Saved entries
**src/rtl/online_otf_converter_if.sv**
```systemverilog
// Handshake bundle for the online radix-4 to two's-complement converter.
// The digit stream enters on the in_* signals and completed words leave on the out_* signals.
interface online_otf_converter_if #(
  parameter int WIDTH = 16
);
  logic              in_valid;
  logic              in_ready;
  logic [2:0]        in_digit;
  logic              out_valid;
  logic              out_ready;
  logic [2*WIDTH:0]  out_data;
  logic              out_err;

  modport master (
    output in_valid, in_digit, out_ready,
    input  in_ready, out_valid, out_data, out_err
  );

  modport slave (
    input  in_valid, in_digit, out_ready,
    output in_ready, out_valid, out_data, out_err
  );
endinterface

```
**src/rtl/online_otf_converter.sv**
```systemverilog
// On-the-fly conversion of MSD-first radix-4 signed digits (-3..+3) into a two's-complement word.
// Optional illegal-digit (3'b100) flagging is enabled by defining OTFC_DIGIT_CHECK_EN.
module online_otf_converter #(
  parameter int WIDTH = 16
) (
  input  logic                   clk,
  input  logic                   rst_n,
  online_otf_converter_if.slave  bus
);
  localparam int DW = 2*WIDTH + 1;
  localparam int CW = (WIDTH > 1) ? $clog2(WIDTH) : 1;

  typedef enum logic {ACCUM, HOLD} state_t;

  state_t          state, state_next;
  logic [CW-1:0]   cnt, cnt_next, base_cnt;
  logic [DW-1:0]   q, qm, q_next, qm_next;
  logic [DW-1:0]   base_q, base_qm, digit_ext;
  logic            accept, word_xfer, first;
  logic            digit_nonneg, digit_pos;

  assign bus.in_ready  = (state == ACCUM) || bus.out_ready;
  assign bus.out_valid = (state == HOLD);
  assign bus.out_data  = (state == HOLD) ? q : '0;

  assign accept    = bus.in_valid && bus.in_ready;
  assign word_xfer = (state == HOLD) && bus.out_ready;
  // A digit accepted in HOLD starts a fresh word, just like the first digit in ACCUM.
  assign first     = (state == HOLD) || (cnt == '0);
  assign base_cnt  = (state == HOLD) ? '0 : cnt;
  assign base_q    = first ? '0 : q;
  assign base_qm   = first ? '1 : qm;

  assign digit_ext    = {{(DW-3){bus.in_digit[2]}}, bus.in_digit};
  assign digit_nonneg = !bus.in_digit[2];
  assign digit_pos    = !bus.in_digit[2] && (bus.in_digit[1:0] != 2'b00);

  always_ff @(posedge clk or negedge rst_n) begin
    if (!rst_n) begin
      state <= ACCUM;
      cnt   <= '0;
      q     <= '0;
      qm    <= '0;
    end else begin
      state <= state_next;
      cnt   <= cnt_next;
      q     <= q_next;
      qm    <= qm_next;
    end
  end

  always_comb begin
    state_next = state;
    cnt_next   = cnt;
    q_next     = q;
    qm_next    = qm;
    if (word_xfer && !accept) begin
      state_next = ACCUM;
      cnt_next   = '0;
    end
    if (accept) begin
      // Q tracks the value so far; QM tracks value-1, so a negative digit never needs a borrow chain.
      if (digit_nonneg)
        q_next = {base_q[DW-3:0], 2'b00} + digit_ext;
      else
        q_next = {base_qm[DW-3:0], 2'b00} + digit_ext + DW'(4);
      if (digit_pos)
        qm_next = {base_q[DW-3:0], 2'b00} + digit_ext - DW'(1);
      else
        qm_next = {base_qm[DW-3:0], 2'b00} + digit_ext + DW'(3);
      if (base_cnt == CW'(WIDTH-1)) begin
        state_next = HOLD;
        cnt_next   = '0;
      end else begin
        state_next = ACCUM;
        cnt_next   = base_cnt + CW'(1);
      end
    end
  end

`ifdef OTFC_DIGIT_CHECK_EN
  logic err, err_next;

  always_ff @(posedge clk or negedge rst_n) begin
    if (!rst_n)
      err <= 1'b0;
    else
      err <= err_next;
  end

  always_comb begin
    err_next = err;
    if (word_xfer && !accept)
      err_next = 1'b0;
    if (accept)
      err_next = (first ? 1'b0 : err) | (bus.in_digit == 3'b100);
  end

  assign bus.out_err = (state == HOLD) && err;
`else
  assign bus.out_err = 1'b0;
`endif

endmodule

```
**src/flat_wrapper.sv**
```systemverilog
// flat-port wrapper written by rule: the top's interface ports become plain ports
module online_otf_converter_flat 
#(
  parameter int WIDTH = 16
)
  (clk, rst_n, bus_in_valid, bus_in_digit, bus_out_ready, bus_in_ready, bus_out_valid, bus_out_data, bus_out_err);
  online_otf_converter_if #(.WIDTH(WIDTH)) bus_i ();
  input  logic clk;
  input  logic rst_n;
  input wire logic [$bits(bus_i.in_valid)-1:0] bus_in_valid;
  input wire logic [$bits(bus_i.in_digit)-1:0] bus_in_digit;
  input wire logic [$bits(bus_i.out_ready)-1:0] bus_out_ready;
  output wire logic [$bits(bus_i.in_ready)-1:0] bus_in_ready;
  output wire logic [$bits(bus_i.out_valid)-1:0] bus_out_valid;
  output wire logic [$bits(bus_i.out_data)-1:0] bus_out_data;
  output wire logic [$bits(bus_i.out_err)-1:0] bus_out_err;
  assign bus_i.in_valid = bus_in_valid;
  assign bus_i.in_digit = bus_in_digit;
  assign bus_i.out_ready = bus_out_ready;
  assign bus_in_ready = bus_i.in_ready;
  assign bus_out_valid = bus_i.out_valid;
  assign bus_out_data = bus_i.out_data;
  assign bus_out_err = bus_i.out_err;
  online_otf_converter #(.WIDTH(WIDTH)) u_core (.clk(clk), .rst_n(rst_n), .bus(bus_i));
endmodule
```
[config.mk]
export PLATFORM = sky130hd
export DESIGN_NAME = shared_state_streamer
export DESIGN_NICKNAME = d
export VERILOG_FILES = /design/src/rtl/smaesh_stream_pkg.sv /design/src/rtl/shared_state_streamer_slice_mux.sv /design/src/rtl/shared_state_streamer.sv
export SDC_FILE = /design/constraint.sdc
export NUM_CORES = 1
export LEC_CHECK = 0
export CORE_AREA = 2 2 217 219
export CTS_BUF_LIST = sky130_fd_sc_hd__clkbuf_4
export DETAILED_ROUTE_END_ITERATION = 8
export DIE_AREA = 0 0 219 221
export GPL_ROUTABILITY_DRIVEN = 0
export GPL_TIMING_DRIVEN = 0
export HOLD_SLACK_MARGIN = 0.08
export PLACE_DENSITY = 0.74
export SLEW_MARGIN = 15
export SYNTH_ARGS = -nofsm -noshare
export SYNTH_HDL_FRONTEND = slang
export SYNTH_SLANG_ARGS = --single-unit
[constraint.sdc]
create_clock -name clk -period 3.21 [get_ports clk]
set_input_delay 0.321 -clock clk [delete_from_list [all_inputs] [get_ports clk]]
set_output_delay 0.321 -clock clk [all_outputs]
set_load 0.05 [all_outputs]
[src/rtl/smaesh_stream_pkg.sv]
// Shared definitions for the byte-serial masked-state streamer.
package smaesh_stream_pkg;

  localparam int N_BYTES = 16;
  localparam int CNT_W   = 4;

  localparam logic [CNT_W-1:0] LAST_CNT = CNT_W'(N_BYTES - 1);

  typedef enum logic [1:0] {
    IDLE    = 2'd0,
    LOAD    = 2'd1,
    PRESENT = 2'd2,
    DRAIN   = 2'd3
  } stream_state_t;

endpackage

[src/rtl/shared_state_streamer_slice_mux.sv]
// 16:1 selector picking one shared byte slice out of the full state.
module slice_mux
  import smaesh_stream_pkg::*;
#(
  parameter int SLICE_W = 16
) (
  input  logic [N_BYTES*SLICE_W-1:0] data,
  input  logic [CNT_W-1:0]           sel,
  output logic [SLICE_W-1:0]         slice_sel
);

  // Plain indexed read; shares are moved untouched.
  always_comb begin
    slice_sel = data[int'(sel)*SLICE_W +: SLICE_W];
  end

endmodule

[src/rtl/shared_state_streamer.sv]
// Loads a shared AES state byte by byte and presents it to the masked core,
// or captures a shared state from the core and streams it back out.
module shared_state_streamer
  import smaesh_stream_pkg::*;
#(
  parameter int d = 2
) (
  input  logic                   clk,
  input  logic                   rst_n,
  input  logic                   flush,
  input  logic [8*d-1:0]         in_data,
  input  logic                   in_valid,
  output logic                   in_ready,
  output logic [N_BYTES*8*d-1:0] st_out,
  output logic                   st_out_valid,
  input  logic                   st_out_ready,
  input  logic [N_BYTES*8*d-1:0] st_in,
  input  logic                   st_in_valid,
  output logic                   st_in_ready,
  output logic [8*d-1:0]         out_data,
  output logic                   out_valid,
  input  logic                   out_ready,
  output logic                   out_last,
  output logic                   busy
);

  localparam int SLICE_W = 8*d;
  localparam int STATE_W = N_BYTES*SLICE_W;

  stream_state_t        state;
  stream_state_t        next_state;
  logic [CNT_W-1:0]     cnt;
  logic [STATE_W-1:0]   buffer;
  logic [N_BYTES-1:0]   slice_we;
  logic [SLICE_W-1:0]   drain_slice;
  logic                 capture;
  logic                 load_beat;
  logic                 drain_beat;

  // Completed handshakes this cycle; flush suppresses all of them.
  always_comb begin
    capture    = !flush && (state == IDLE) && st_in_valid;
    load_beat  = !flush && in_valid &&
                 (((state == IDLE) && !st_in_valid) || (state == LOAD));
    drain_beat = !flush && (state == DRAIN) && out_ready;
  end

  // State register.
  always_ff @(posedge clk or negedge rst_n) begin
    if (!rst_n) state <= IDLE;
    else        state <= next_state;
  end

  // Next-state logic; flush overrides everything.
  always_comb begin
    next_state = state;
    if (flush) begin
      next_state = IDLE;
    end else begin
      case (state)
        IDLE: begin
          if (capture)        next_state = DRAIN;
          else if (load_beat) next_state = LOAD;
        end
        LOAD:    if (load_beat && (cnt == LAST_CNT))  next_state = PRESENT;
        PRESENT: if (st_out_ready)                    next_state = IDLE;
        DRAIN:   if (drain_beat && (cnt == LAST_CNT)) next_state = IDLE;
        default: next_state = IDLE;
      endcase
    end
  end

  // Byte counter; wraps to 0 naturally after byte 15 in both directions.
  always_ff @(posedge clk or negedge rst_n) begin
    if (!rst_n)                      cnt <= '0;
    else if (flush || capture)       cnt <= '0;
    else if (load_beat || drain_beat) cnt <= cnt + 1'b1;
  end

  // Decoded write enable for the slice addressed by the counter.
  always_comb begin
    slice_we = '0;
    if (load_beat) slice_we[cnt] = 1'b1;
  end

  // Shared buffer: full capture from the core, or one slice per load beat.
  always_ff @(posedge clk or negedge rst_n) begin
    if (!rst_n) begin
      buffer <= '0;
    end else if (capture) begin
      buffer <= st_in;
    end else begin
      for (int i = 0; i < N_BYTES; i++) begin
        if (slice_we[i]) buffer[i*SLICE_W +: SLICE_W] <= in_data;
      end
    end
  end

  slice_mux #(
    .SLICE_W (SLICE_W)
  ) u_slice_mux (
    .data      (buffer),
    .sel       (cnt),
    .slice_sel (drain_slice)
  );

  // Outputs decoded from state/registers; in_ready in IDLE yields to st_in_valid.
  always_comb begin
    in_ready     = 1'b0;
    st_in_ready  = 1'b0;
    st_out_valid = 1'b0;
    st_out       = '0;
    out_valid    = 1'b0;
    out_data     = '0;
    out_last     = 1'b0;
    case (state)
      IDLE: begin
        st_in_ready = 1'b1;
        in_ready    = !st_in_valid;
      end
      LOAD: in_ready = 1'b1;
      PRESENT: begin
        st_out_valid = 1'b1;
        st_out       = buffer;
      end
      DRAIN: begin
        out_valid = 1'b1;
        out_data  = drain_slice;
        out_last  = (cnt == LAST_CNT);
      end
      default: ;
    endcase
  end

  assign busy = (state != IDLE);

endmodule

Yosys cells after proc, flatten, opt, wreduce, memory -nomap -nowiden
Cells that the tools add are included.

storage, ports and cells
  RAM bits = 0
  memories kept = 0
  bits in latches = 0
  memory bits (read-only) = 0
  register bits after elaboration = 262

cells by class
  multiplexer cells = 36
  multipliers = 0
  equality and inequality tests = 8
  reduce and logical (&&, ||, !) cells = 35
  div/mod/pow operators = 0
  shift operators = 1
  $add $sub $neg = 1
  bitwise gates (word level) = 0
  magnitude comparators = 2

operator list
  operator                                                            number
  2-to-1 mux 256 bit                                                  2
  2-to-1 mux 16 bit                                                   18
  variable part select 256 x 9 -> 16 bit                              1
  nonzero test 2 bit                                                  18
  2-to-1 mux 2 bit                                                    6
  logical AND 1 bit                                                   10
  2-to-1 mux 4 bit                                                    2
  one-hot mux 2 bit (4 select lines)                                  1
  inequality test 3 x 2 -> 1 bit (second input constant)              2
  < comparator 4 x 5 -> 1 bit (second input constant)                 1
  2-to-1 mux 1 bit                                                    5
  adder 4 x 1 -> 4 bit (second input constant)                        1
  demux 1 bit (select 4 bit)                                          1
  equality test 2 bit (second input constant)                         2
  equality test 4 bit (second input constant)                         1
  greater-or-equal comparator 4 x 1 -> 1 bit (second input constant)  1
  inequality test 4 bit (second input constant)                       1
  AND reduction 4 bit                                                 1
  logical OR 1 bit                                                    3
  inequality test 3 bit (second input constant)                       1
  equality test 2 x 1 -> 1 bit (second input constant)                1
  logical NOT 1 bit                                                   2
  logical NOT 2 bit                                                   1
  one-hot mux 1 bit (2 select lines)                                  1

Longest topological paths before layout
Gate-level depths: netlist (run 1).

  depth after elaboration = 8
  gate-level depth with buffers = 8
  depth with buffers taken out = 5

Hierarchy
From an unflattened synthesis (run 1), not the netlist that was laid out.

unflattened totals
  cells, all modules = 1634
  area total of the unflattened synthesis = 16283.1 um2

modules (own cells, without submodules)
  module                 times used  area each (um2)  cells an instance  sequential area each (um2)
  shared_state_streamer  1           14350.0          1497               6556.3
  slice_mux              1           1933.1           137                0.0

Worst setup path after synthesis (run 1)
Ideal clock, no wire load.

  path kind = reg2out
  from = register cnt[0]
  to = output out_data[10]
  data required time = 2.889 ns
  path slack = 0.348 ns
  stages on the path, launching flop included = 8
  arrival = 2.541 ns
  path through = dfrtp_1 > buf_2 > buf_2 > nor2_1 > clkbuf_1 > a22oi_1 > nand2_1 > o21ai_0

between the ends
  cells in the longest elaborated chain, start to end = 2

ends and longest elaborated chain
  item                                    RTL line                               source
  start: declaration                      shared_state_streamer.sv:32            logic [CNT_W-1:0] cnt;
  start signal: assignment                shared_state_streamer.sv:77            else if (load_beat || drain_beat) cnt <= cnt + 1'b1;
  variable part select 256 x 9 -> 16 bit  shared_state_streamer_slice_mux.sv:14  slice_sel = data[int'(sel)*SLICE_W +: SLICE_W];
  2-to-1 mux 16 bit                       shared_state_streamer.sv:116           case (state)
  end: declaration                        shared_state_streamer.sv:20            output logic [8*d-1:0] out_data,

Every way passes these cells.

Worst setup path after layout (run 1)
  from = register state[0]
  to = output st_out[194]

between the ends
  cells in the longest elaborated chain, start to end = 2

ends and longest elaborated chain
  item                      RTL line                      source
  start: declaration        shared_state_streamer.sv:30   stream_state_t state;
  start signal: assignment  shared_state_streamer.sv:51   else state <= next_state;
  equality test 2 bit       shared_state_streamer.sv:116
  2-to-1 mux 256 bit        shared_state_streamer.sv:116
  end: declaration          shared_state_streamer.sv:14   output logic [N_BYTES*8*d-1:0] st_out,

Every way passes these cells.

==> summary.txt, run 1 <==
Critical path
  • Crit path max fanout: 10
  • Worst setup path start: state[0]$_DFFE_PN0P_
  • Crit path capture: st_out[194]
  • Worst R2R End: buffer[121]$_DFFE_PN0P_
  • Reg2reg setup slack: 230 ps
  • Critical path's slowest cell: dfrtp_1
  • Worst r2r path cells: 8
  • Critical path launch point type: flop
  • Worst EP required: 2890 ps
  • WS Path Type: flop to output pin
  • Crit path buf inv count: 4
  • Critical-path cell list: buf_6 > nor2b_4 > clkbuf_8 > clkbuf_4 > and2_1 > clkdlybuf4s15_2
  • Worst path max stage delay: 430 ps
  • Crit. End Element: output pin
  • Worst reg2reg startpoint: state[1]$_DFFE_PN0P_
  • Worst path depth: 6
  • Crit path arrival time: 2830 ps
  • Delay-heaviest family, CP: buffers and inverters

Logic synthesis
  • Synth cell types: 34
  • Ys Warns: 0
  • Cells after synthesis: 1693
  • Synthesized area: approximately 16000 um2
  • Seq/Total Area, Yosys: 0.402
  • Post-synthesis register bit count: 262
  • Post-synth net total: 1976
  • Synth Area per Inst: 9.63 um2

STA
  • Final setup skew: 40.2 ps
  • Hold Vio Cnt, Final: 0
  • Final Slew Violations: 0
  • F_max: 317 MHz
  • Worst slew pin tran: 1220 ps
  • Period utilisation layout: 0.981
  • Slew headroom: 0.187
  • RSZ-0062 raised after global routing: true
  • Final setup fails: 0
  • Fin crit period: 3150 ps
  • Setup Total Neg Slack: 0 ps

Routing
  • DRC Markers: 0
  • WL/cell: 27.6 um
  • Drt pass-1 iters: 5
  • Iter 0 DRT Violations: 1579
  • Detailed Route WL: 83400 um
  • Vias per inst: 5.44
  • Detailed-route via count: around 16000
  • Detail Route Antenna Nets: 0

Global routing
  • GRT Residual Overflow: 0
  • Largest net degree at the start of global routing: between 100 and 150
  • Global router's overall resource usage: 0.338
  • First-pass GRT wire length: 117000 um
  • Vias in the first global route: 17400
  • Initial antenna violation count: 7

Floorplan
  • Core ar.: 46100 um2
  • Site row count: 79
  • DIE WIDTH: 219 um
  • I/O pin total: 557
  • Die extent in y: 221 um
  • Die outline area: 48400 um2
  • Initial Util: 0.354

Layout
  • Most common cell after layout, fill and taps aside: mux2i_1
  • Non-Filler Instances: 3024
  • Final Net Count: 2636
  • Share of cells above drive strength 1: 0.233
  • Area grow syn2layout: 50.1%
  • Final core occ: 0.531
  • Most frequent cells in the layout: mux2i_1, clkdlybuf4s50_1, inv_1, dfrtp_1, and2_1

Place
  • IO buf count: around 560
  • DP HPWL: 63300 um
  • DP Cell Count: about 2900

Clocking
  • # H-tree levels: 3
  • Clk_lat worst skew: about 820 ps
  • CTS tree: yes
  • CTS Root Cell: clkbuf_4
  • CTS buffer count: 79
  • Reg clk slew, reported paths: around 70 ps
  • CTS Sinks: 262
  • Clock Path Buffers: 3
  • Post-CTS Setup Inserts: 0

Power
  • Leak: approximately 12 nW
  • VDD IR max: 370 uV
  • Power per cell area: 570 nW/um2

Outcome
  • Status: finished clean

Min path
  • Min-Delay Path Class: input port to async pin

Flow run
  • MaxCap Viol Count: 0
## state kept, by name, indices dropped and copies added (netlist names)
| register | flops |
|---|---|
| cnt | 4 |
| state | 2 |
| buffer | 256 |
## stage by stage
step           power (W)  instance area, um2  hold slack, ps  setup slack [ps]
2_1_floorplan    0.00798               16300            25.4               348
3_3_place_gp      0.0103               22600             518             -9930
3_5_place_dp      0.0105               22700             326             -1120
4_1_cts           0.0139               24400            80.3             -69.4
5_1_grt           0.0145               24500            80.8             -27.8
6_report          0.0139               24500             128              59.5
## power breakdown
group	internal (W)	switching [W]	leakage [nW]
logic	0.00201	0.00329	8.60
clock network	0.00168	0.00167	0.585
registers	0.00429	0.00100	3.06
total	0.00798	0.00596	12.2
## layer usage
layer / vias to the layer above / routed length, um / GRT usage
li1: 6992 / - / -
met1: 8122 / 31700 / 0.408
met2: 1072 / 39600 / 0.555
met3: 250 / 7440 / 0.0904
met4: 4 / 4530 / 0.169
met5: - / 27 / 0
## cell usage after synthesis
cell,count,area share
nor4b_4,1,0.0015
nand2_1,20,0.0046
a21oi_2,1,0.00054
a31oi_4,9,0.012
nor4_4,1,0.0013
nor2b_4,1,0.00084
a22oi_1,48,0.022
inv_1,262,0.060
dfrtp_1,262,0.40
buf_4,7,0.0032
a31oi_1,2,0.00077
buf_12,1,0.0012
buf_2,29,0.0089
ha_1,4,0.0031
nor3_1,4,0.0012
a31oi_2,6,0.0046
clkbuf_1,88,0.020
nor2b_1,25,0.0096
a211oi_1,1,0.00046
nand3_1,3,0.00092
or3_1,2,0.00077
nor2_1,5,0.0012
a221oi_1,1,0.00054
mux4_2,32,0.044
o41a_2,1,0.00077
buf_6,14,0.0097
o21ai_0,18,0.0055
xnor2_1,1,0.00054
and2_1,258,0.099
buf_1,6,0.0014
and3_1,1,0.00038
a21oi_1,256,0.079
or2_2,1,0.00038
mux2i_1,322,0.20
## cell families (layout without fill, tap and decap cells)
logic type      count (synthesis)  count (layout)  synth area share
xor+xnor                        1               1          0.000537
other cells                     0               6                 0
fa+ha+maj                       4               4           0.00307
compound gates                343             343             0.126
flops                         262             262             0.402
mux                           354             354             0.242
buf+inv                       407            1125             0.105
simple gates                  322             322             0.122
## how the worst min path moves through the flow
stage | startpoint | to | slack, ps
2_1_floorplan | rst_n | buffer[0]$_DFFE_PN0P_ | 30
3_3_place_gp | buffer[157]$_DFFE_PN0P_ | buffer[157]$_DFFE_PN0P_ | 520
3_5_place_dp | rst_n | buffer[171]$_DFFE_PN0P_ | 330
4_1_cts | rst_n | buffer[171]$_DFFE_PN0P_ | 80
5_1_grt | st_in[133] | buffer[133]$_DFFE_PN0P_ | 80
6_report | rst_n | buffer[171]$_DFFE_PN0P_ | 130
## area by class of cell
| type | count | area, um2 |
|---|---|---|
| sequential | 262 | 6560 |
| clock buffer | 112 | 841 |
| tap | 607 | 759 |
| multi-input combinational | 1024 | 8240 |
| antenna | 6 | 15.0 |
| inverter | 262 | 983 |
| fill | 4180 | 21600 |
| buffer | 141 | 973 |
| timing repair buffer | 583 | 5960 |
| clock inverter | 27 | 133 |
## what timing repair did
item                                    4_1_cts  5_1_grt
hold buffers                                 26        0
endpoints found under the hold margin       291        0
gates resized for setup                    1023       64
endpoints found under the setup margin      454       62
pin swaps                                     2        0
## tightest hold or removal path, delay by kind of cell
family / cells / cell delay [ps]
buffers and inverters: 3 / 1040
No activity file was read; power rests on OpenSTA's default activity.
==> run 2, diff against run 1 <==
Clock period 3.21 ns to 3.01 ns, I/O delays scaled along.
==> run 2 against run 1 <==
Net effect:
- hold slack lost 8.8 ps
- die area did not move
- sequential cell count unchanged
- routed wire length up 1.6%
- critical path type is now flop to flop
- clock skew up 18 ps
- final area decreased by 0.71%
- largest power group unchanged
- core utilization decreased by 0.38 points
- global-route usage rose by 0.43 points
- first-iteration DRC count is 4.0% higher
==> summary.txt, run 2 (synthesized netlist as in run 1, its figures left out) <==
Outcome
  • Status: finished clean

Min path
  • Hold Crit Start: st_in[245]
  • Min-Delay Path Class: input port to flop
  • Hold EP: buffer[245]$_DFFE_PN0P_
  • Hold path depth: 3

Clocking
  • CTS Sinks: 262 (unchanged)
  • CTS Root Cell: clkbuf_4
  • CTS tree: yes
  • CTS buffer count: 79 (unchanged)
  • Clock Path Buffers: 3 (unchanged)
  • # H-tree levels: 3 (unchanged)
  • Reg clk slew, reported paths: 70 ps (about the same)
  • Clk_lat worst skew: 840 ps (+20 ps)

Routing
  • Drt pass-1 iters: 5 (unchanged)
  • Iter 0 DRT Violations: 1642 (+4.0%)
  • Detail Route Antenna Nets: 0 (unchanged)
  • WL/cell: 27.4 um (-0.66%)
  • Vias per inst: 5.47 (+0.58%)
  • DRC Markers: 0 (unchanged)
  • Detailed Route WL: 84700 um (+1.6%)
  • Detailed-route via count: 16900 (+2.9%)

Layout
  • Largest regs: buffer x256, cnt x4, state x2
  • Fill count: 4267 (+2.1%)
  • Final Net Count: 2704 (+2.6%)
  • Biggest register: buffer
  • Max reg flops: 256 (unchanged)
  • Most frequent cells in the layout: mux2i_1, clkdlybuf4s50_1, inv_1, dfrtp_1, a21oi_1
  • Final core occ: 0.527 (-0.00378)
  • Most common cell after layout, fill and taps aside: mux2i_1
  • Share of cells above drive strength 1: 0.254 (+0.0210)
  • Area grow syn2layout: 49.0%

Power
  • Internal Power: 0.00852 W (+6.8%)
  • Power per cell area: 615 nW/um2 (+7.9%)
  • Net switching power figure: 0.00642 W (+7.7%)
  • Register share of total power: 0.378 (about the same)
  • Sw Share: 0.430 (+0.00212)
  • Leak: 12.8 nW (+4.9%)
  • Logic gate share of total power: 0.384 (+0.004)
  • Clk pwr share: 0.239 (about the same)
  • VDD IR max: 389 uV (+5.2%)

Flow run
  • MaxCap Viol Count: 0 (unchanged)

Global routing
  • First-pass GRT wire length: 119000 um (+1.5%)
  • Initial antenna violation count: 7 (unchanged)
  • GRT Residual Overflow: 0 (unchanged)
  • Global router's overall resource usage: 0.343 (+0.00429)
  • Vias in the first global route: 17700 (+1.6%)
  • Largest net degree at the start of global routing: 101 (unchanged)

Place
  • DP HPWL: 63300 um (unchanged)
  • DP Worst Slack: -1300 ps (-180 ps)
  • IO buf count: 555 (unchanged)

Critical path
  • Crit. End Element: flop
  • Crit path arrival time: 3690 ps (+860 ps)
  • Worst r2r path cells: 8 (unchanged)
  • Worst R2R End: buffer[121]$_DFFE_PN0P_
  • WS Path Type: flop to flop
  • Worst EP required: 3720 ps (+830 ps)
  • Worst reg2reg startpoint: state[1]$_DFFE_PN0P_
  • Crit path max fanout: 10 (unchanged)
  • Critical path launch point type: flop
  • Reg2reg setup slack: 30 ps (-200 ps)

Floorplan
  • Die extent in y: 221 um (unchanged)
  • DIE WIDTH: 219 um (unchanged)
  • Initial Util: 0.354 (unchanged)
  • Site row count: 79 (unchanged)
  • Die outline area: 48400 um2 (unchanged)
  • I/O pin total: 557 (unchanged)
  • Core ar.: 46100 um2 (unchanged)

STA
  • F_max: 336 MHz
  • Final setup skew: 58.5 ps (+18.3 ps)
  • Setup WS post-layout: 30.8 ps (-28.8 ps)
  • Worst slew pin tran: 1210 ps (-6.58 ps)
  • Period utilisation layout: 0.990
  • RSZ-0062 raised after global routing: true
  • Final Slew Violations: 0 (unchanged)
  • Final setup fails: 0 (unchanged)
  • Fin crit period: 2980 ps
  • Hold Vio Cnt, Final: 0 (unchanged)
  • Slew headroom: 0.191 (+0.00439)
[run 2: cell types whose count changed in the layout (fill, tap and decap cells not counted), sizes merged]
cell | previous run | this run
clkdlybuf4s15 | 191 | 1
buf | 107 | 286
clkbuf | 189 | 255
dlygate4sd3 | 25 | 76
dlygate4sd2 | 26 | 5
clkdlybuf4s18 | 17 | 0
diode | 6 | 8
[run 2: timing repair]
item / CTS / global route
gates resized for setup: 1218 / 441
setup endpoints to repair: 466 / 210
pin swaps: 15 / 11
gates cloned: 4 / 1
setup buffers: 8 / 7
hold buffers: 77 / 0
endpoints found under the hold margin: 341 / 0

__WHAT IS NEEDED__. List every line above containing the word "degree".

__RESPONSE__.
  • Largest net degree at the start of global routing: between 100 and 150
  • Largest net degree at the start of global routing: 101 (unchanged)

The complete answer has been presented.